Monteiro answered 17/9, 2012 at 13:28 Comment(3)
For info, when you man strtok: This interface is obsoleted by strsep(3).Gravitt
No but if you make a question asking for a version that does it, someone might write one. char *strtok_new(char *string, const char *delimiters,char *matched);Pyles
Note that strsep isn't in C or Posix (although strtok_r is in Posix and strtok_s is in C11), but it is in LSB and BSD. So strtok is obsoleted by strsep on some systems and not others. The thing about man pages is, they only apply to the system you're on when you run man.Herat
C
9

Important: strtok is not re-entrant, you should use strtok_r instead of it.

You can do it by saving a copy of the original string, and looking into offsets of the current token into that copy:

char str[] = "Hello there; How are you? / I'm good - End";
char *copy = strdup(str);
char *delim = ";-/";
char *res = strtok( str, delim );
while (res) {
    printf("%c\n", copy[res-str+strlen(res)]);
    res = strtok( NULL, delim );
}
free(copy);

This prints

;
/
-

Demo #1

EDIT: Handling multiple delimiters

If you need to handle multiple delimiters, determining the length of the current sequence of delimiters becomes slightly harder: now you need to find the next token before deciding how long is the sequence of delimiters. The math is not complicated, as long as you remember that NULL requires special treatment:

char str[] = "(20*(5+(7*2)))+((2+8)*(3+6*9))";
char *copy = strdup(str);
char *delim = "*+()";
char *res = strtok( str, delim );
while (res) {
    int from = res-str+strlen(res);
    res = strtok( NULL, delim );
    int to = res != NULL ? res-str : strlen(copy);
    printf("%.*s\n", to-from, copy+from);
}
free(copy);

Demo #2

Catalyst answered 17/9, 2012 at 13:40 Comment(5)
Thank you, this is the kind of behavior I was hoping to achieve.Monteiro
@dasblinkenlight, this wont work if your have multiple separator in succession. e.g consider tokenization of arithmetic expression 20*5+(7*2) where you define your delim as "+-/*()" and you are interested in tokenization of operator and operands. +( will not be tokenized correctly.Mustard
@Mustard You are right, the code assumes there is always one delimiter. However, there is an easy fix for that - all you need to do is to get the next token to decide how long is the current run of delimiters (see the edit and the demo).Catalyst
@dasblinkenlight Thanks . it works but it still misses the leading delimiters. think if you want to evaluate the expression you need all the delimiters (including the leading one). Also you have to split the delimiters again as it is printing multiple delimiter together. I found out writing custom tokenizer by using find_first_of() or find_first_not_of() is much cleaner. Also boost tokens() class achieve this nicely.Mustard
Something like #9823763Mustard
H
3

You can't. strtok overwrites the next separator character with a nul character (in order to terminate the token that it's returning this time), and it doesn't store the previous value that it overwrites. The first time you call strtok on your example string, the ; is gone forever.

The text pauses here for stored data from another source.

`src/rtl/mmu_ctrl_if.sv`:
```
// CU-side request/response bundle for mmu_ctrl: valid/ready request channel
// plus a single-cycle response pulse.
interface mmu_ctrl_if;
  logic        req_valid;
  logic        req_ready;
  logic        req_we;
  logic [31:0] req_addr;
  logic [1:0]  req_size;
  logic        req_unsigned;
  logic [31:0] req_wdata;
  logic        rsp_valid;
  logic [31:0] rsp_rdata;
  logic        rsp_err;

  modport master (
    output req_valid, req_we, req_addr, req_size, req_unsigned, req_wdata,
    input  req_ready, rsp_valid, rsp_rdata, rsp_err
  );

  modport slave (
    input  req_valid, req_we, req_addr, req_size, req_unsigned, req_wdata,
    output req_ready, rsp_valid, rsp_rdata, rsp_err
  );
endinterface

```
`src/rtl/mmu_ctrl.sv`:
```
// Memory-management controller between CU and on-chip SRAM: sized accesses,
// lane steering, alignment/range errors. MMU_ACCESS_CNT_EN adds access counters.
module mmu_ctrl #(
  parameter  int DEPTH_WORDS = 128,
  parameter  int SRAM_LAT    = 1,
  localparam int AW          = $clog2(DEPTH_WORDS)
) (
  input  logic          soc_clk,
  input  logic          soc_rst_n,
  mmu_ctrl_if.slave     bus,
  output logic [AW-1:0] sram_addr,
  output logic [3:0]    sram_be,
  output logic [31:0]   sram_wdata,
  output logic          sram_rd,
  output logic          sram_wr,
  input  logic [31:0]   sram_rdata,
  output logic [15:0]   acc_rd_cnt,
  output logic [15:0]   acc_wr_cnt,
  output logic [15:0]   acc_err_cnt
);

  localparam logic [1:0] S_IDLE   = 2'd0;
  localparam logic [1:0] S_ACCESS = 2'd1;
  localparam logic [1:0] S_WAIT   = 2'd2;
  localparam logic [1:0] S_RESP   = 2'd3;

  logic [1:0]    state_q, state_d;
  logic          we_q, we_d;
  logic [1:0]    size_q, size_d;
  logic [1:0]    off_q, off_d;
  logic          uns_q, uns_d;
  logic [31:0]   wdata_q, wdata_d;
  logic [AW-1:0] waddr_q, waddr_d;
  logic          err_q, err_d;
  logic [2:0]    lat_q, lat_d;
  logic [31:0]   rdata_q, rdata_d;

  logic          acc_err;
  logic [3:0]    be;
  logic [31:0]   steer_wdata;
  logic [31:0]   shifted;
  logic [31:0]   load_data;

  // Request is rejected at accept time so a bad access never reaches the SRAM.
  always_comb begin
    acc_err = 1'b0;
    case (bus.req_size)
      2'b01:   acc_err = bus.req_addr[0];
      2'b10:   acc_err = |bus.req_addr[1:0];
      2'b11:   acc_err = 1'b1;
      default: acc_err = 1'b0;
    endcase
    if ({2'b00, bus.req_addr[31:2]} >= 32'(DEPTH_WORDS)) acc_err = 1'b1;
  end

  always_comb begin
    case (size_q)
      2'b00:   begin be = 4'b0001 << off_q; steer_wdata = {4{wdata_q[7:0]}};  end
      2'b01:   begin be = 4'b0011 << off_q; steer_wdata = {2{wdata_q[15:0]}}; end
      default: begin be = 4'b1111;          steer_wdata = wdata_q;            end
    endcase
  end

  // Word accesses are aligned, so off_q is 0 and the shift is a pass-through.
  assign shifted = sram_rdata >> {off_q, 3'b000};

  always_comb begin
    case (size_q)
      2'b00:   load_data = uns_q ? {24'h0, shifted[7:0]}
                                 : {{24{shifted[7]}}, shifted[7:0]};
      2'b01:   load_data = uns_q ? {16'h0, shifted[15:0]}
                                 : {{16{shifted[15]}}, shifted[15:0]};
      default: load_data = shifted;
    endcase
  end

  always_comb begin
    // NOTE: every _d defaults to its _q first, so no path can infer a latch.
    state_d = state_q;
    we_d    = we_q;
    size_d  = size_q;
    off_d   = off_q;
    uns_d   = uns_q;
    wdata_d = wdata_q;
    waddr_d = waddr_q;
    err_d   = err_q;
    lat_d   = lat_q;
    rdata_d = rdata_q;
    case (state_q)
      S_IDLE: begin
        if (bus.req_valid) begin
          we_d    = bus.req_we;
          size_d  = bus.req_size;
          off_d   = bus.req_addr[1:0];
          uns_d   = bus.req_unsigned;
          wdata_d = bus.req_wdata;
          waddr_d = bus.req_addr[AW+1:2];
          err_d   = acc_err;
          rdata_d = 32'h0;
          state_d = acc_err ? S_RESP : S_ACCESS;
        end
      end
      S_ACCESS: begin
        lat_d   = 3'(SRAM_LAT - 1);
        state_d = we_q ? S_RESP : S_WAIT;
      end
      S_WAIT: begin
        if (lat_q == 3'd0) begin
          rdata_d = load_data;
          state_d = S_RESP;
        end else begin
          lat_d = lat_q - 3'd1;
        end
      end
      default: state_d = S_IDLE;
    endcase
  end

  always_ff @(posedge soc_clk or negedge soc_rst_n) begin
    if (!soc_rst_n) begin
      state_q <= S_IDLE;
      we_q    <= 1'b0;
      size_q  <= 2'b00;
      off_q   <= 2'b00;
      uns_q   <= 1'b0;
      wdata_q <= 32'h0;
      waddr_q <= '0;
      err_q   <= 1'b0;
      lat_q   <= 3'd0;
      rdata_q <= 32'h0;
    end else begin
      // NOTE: non-blocking assignments keep every flop sampling pre-edge values.
      state_q <= state_d;
      we_q    <= we_d;
      size_q  <= size_d;
      off_q   <= off_d;
      uns_q   <= uns_d;
      wdata_q <= wdata_d;
      waddr_q <= waddr_d;
      err_q   <= err_d;
      lat_q   <= lat_d;
      rdata_q <= rdata_d;
    end
  end

  // Strobes decode straight from state, so an async reset drops them at once.
  assign sram_rd    = (state_q == S_ACCESS) && !we_q;
  assign sram_wr    = (state_q == S_ACCESS) &&  we_q;
  assign sram_addr  = (state_q == S_ACCESS) ? waddr_q     : '0;
  assign sram_be    = (state_q == S_ACCESS) ? be          : 4'h0;
  assign sram_wdata = (state_q == S_ACCESS) ? steer_wdata : 32'h0;

  assign bus.req_ready = (state_q == S_IDLE);
  assign bus.rsp_valid = (state_q == S_RESP);
  assign bus.rsp_err   = (state_q == S_RESP) && err_q;
  assign bus.rsp_rdata = (state_q == S_RESP) ? rdata_q : 32'h0;

`ifdef MMU_ACCESS_CNT_EN
  logic [15:0] rd_cnt_q, rd_cnt_d;
  logic [15:0] wr_cnt_q, wr_cnt_d;
  logic [15:0] err_cnt_q, err_cnt_d;

  always_comb begin
    rd_cnt_d  = rd_cnt_q;
    wr_cnt_d  = wr_cnt_q;
    err_cnt_d = err_cnt_q;
    if (state_q == S_RESP) begin
      if (err_q) begin
        if (err_cnt_q != 16'hFFFF) err_cnt_d = err_cnt_q + 16'd1;
      end else if (we_q) begin
        if (wr_cnt_q != 16'hFFFF) wr_cnt_d = wr_cnt_q + 16'd1;
      end else begin
        if (rd_cnt_q != 16'hFFFF) rd_cnt_d = rd_cnt_q + 16'd1;
      end
    end
  end

  always_ff @(posedge soc_clk or negedge soc_rst_n) begin
    if (!soc_rst_n) begin
      rd_cnt_q  <= 16'h0;
      wr_cnt_q  <= 16'h0;
      err_cnt_q <= 16'h0;
    end else begin
      rd_cnt_q  <= rd_cnt_d;
      wr_cnt_q  <= wr_cnt_d;
      err_cnt_q <= err_cnt_d;
    end
  end

  assign acc_rd_cnt  = rd_cnt_q;
  assign acc_wr_cnt  = wr_cnt_q;
  assign acc_err_cnt = err_cnt_q;
`else
  assign acc_rd_cnt  = 16'h0;
  assign acc_wr_cnt  = 16'h0;
  assign acc_err_cnt = 16'h0;
`endif

endmodule

```
`src/flat_wrapper.sv`:
```
// flat-port wrapper written by rule: the top's interface ports become plain ports
module mmu_ctrl_flat 
#(
  parameter  int DEPTH_WORDS = 128,
  parameter  int SRAM_LAT    = 1,
  localparam int AW          = $clog2(DEPTH_WORDS)
)
  (soc_clk, soc_rst_n, sram_addr, sram_be, sram_wdata, sram_rd, sram_wr, sram_rdata, acc_rd_cnt, acc_wr_cnt, acc_err_cnt, bus_req_valid, bus_req_we, bus_req_addr, bus_req_size, bus_req_unsigned, bus_req_wdata, bus_req_ready, bus_rsp_valid, bus_rsp_rdata, bus_rsp_err);
  mmu_ctrl_if bus_i ();
  input  logic soc_clk;
  input  logic soc_rst_n;
  output logic [AW-1:0] sram_addr;
  output logic [3:0] sram_be;
  output logic [31:0] sram_wdata;
  output logic sram_rd;
  output logic sram_wr;
  input  logic [31:0] sram_rdata;
  output logic [15:0] acc_rd_cnt;
  output logic [15:0] acc_wr_cnt;
  output logic [15:0] acc_err_cnt;
  input wire logic [$bits(bus_i.req_valid)-1:0] bus_req_valid;
  input wire logic [$bits(bus_i.req_we)-1:0] bus_req_we;
  input wire logic [$bits(bus_i.req_addr)-1:0] bus_req_addr;
  input wire logic [$bits(bus_i.req_size)-1:0] bus_req_size;
  input wire logic [$bits(bus_i.req_unsigned)-1:0] bus_req_unsigned;
  input wire logic [$bits(bus_i.req_wdata)-1:0] bus_req_wdata;
  output wire logic [$bits(bus_i.req_ready)-1:0] bus_req_ready;
  output wire logic [$bits(bus_i.rsp_valid)-1:0] bus_rsp_valid;
  output wire logic [$bits(bus_i.rsp_rdata)-1:0] bus_rsp_rdata;
  output wire logic [$bits(bus_i.rsp_err)-1:0] bus_rsp_err;
  assign bus_i.req_valid = bus_req_valid;
  assign bus_i.req_we = bus_req_we;
  assign bus_i.req_addr = bus_req_addr;
  assign bus_i.req_size = bus_req_size;
  assign bus_i.req_unsigned = bus_req_unsigned;
  assign bus_i.req_wdata = bus_req_wdata;
  assign bus_req_ready = bus_i.req_ready;
  assign bus_rsp_valid = bus_i.rsp_valid;
  assign bus_rsp_rdata = bus_i.rsp_rdata;
  assign bus_rsp_err = bus_i.rsp_err;
  mmu_ctrl #(.DEPTH_WORDS(DEPTH_WORDS), .SRAM_LAT(SRAM_LAT)) u_core (.soc_clk(soc_clk), .soc_rst_n(soc_rst_n), .bus(bus_i), .sram_addr(sram_addr), .sram_be(sram_be), .sram_wdata(sram_wdata), .sram_rd(sram_rd), .sram_wr(sram_wr), .sram_rdata(sram_rdata), .acc_rd_cnt(acc_rd_cnt), .acc_wr_cnt(acc_wr_cnt), .acc_err_cnt(acc_err_cnt));
endmodule
```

You could do something if you keep an unmodified copy of the string you're modifying with strtok - given the index of the nul terminator for your current token (relative to the start of the string), you can look at the same index in the copy and see what was there.

That might be worse than just writing your own code to separate the string, of course. You can use strpbrk or strcspn, if you can live with the resulting token not being nul-terminated for you.

Herat answered 17/9, 2012 at 13:33 Comment(0)
G
2

man 3 strtok

The strtok() and strtok_r() functions return a pointer to the beginning of each subsequent token in the string, after replacing the token itself with a NUL character. When no more tokens remain, a null pointer is returned.

But with a little pointer arithmetic you can do something like:

char* string = "Hello,World!";
char* dup = strdup(string);

char* world = strtok(string, ",");
char delim_used = dup[world - string];

free(dup);
Gravitt answered 17/9, 2012 at 13:39 Comment(0)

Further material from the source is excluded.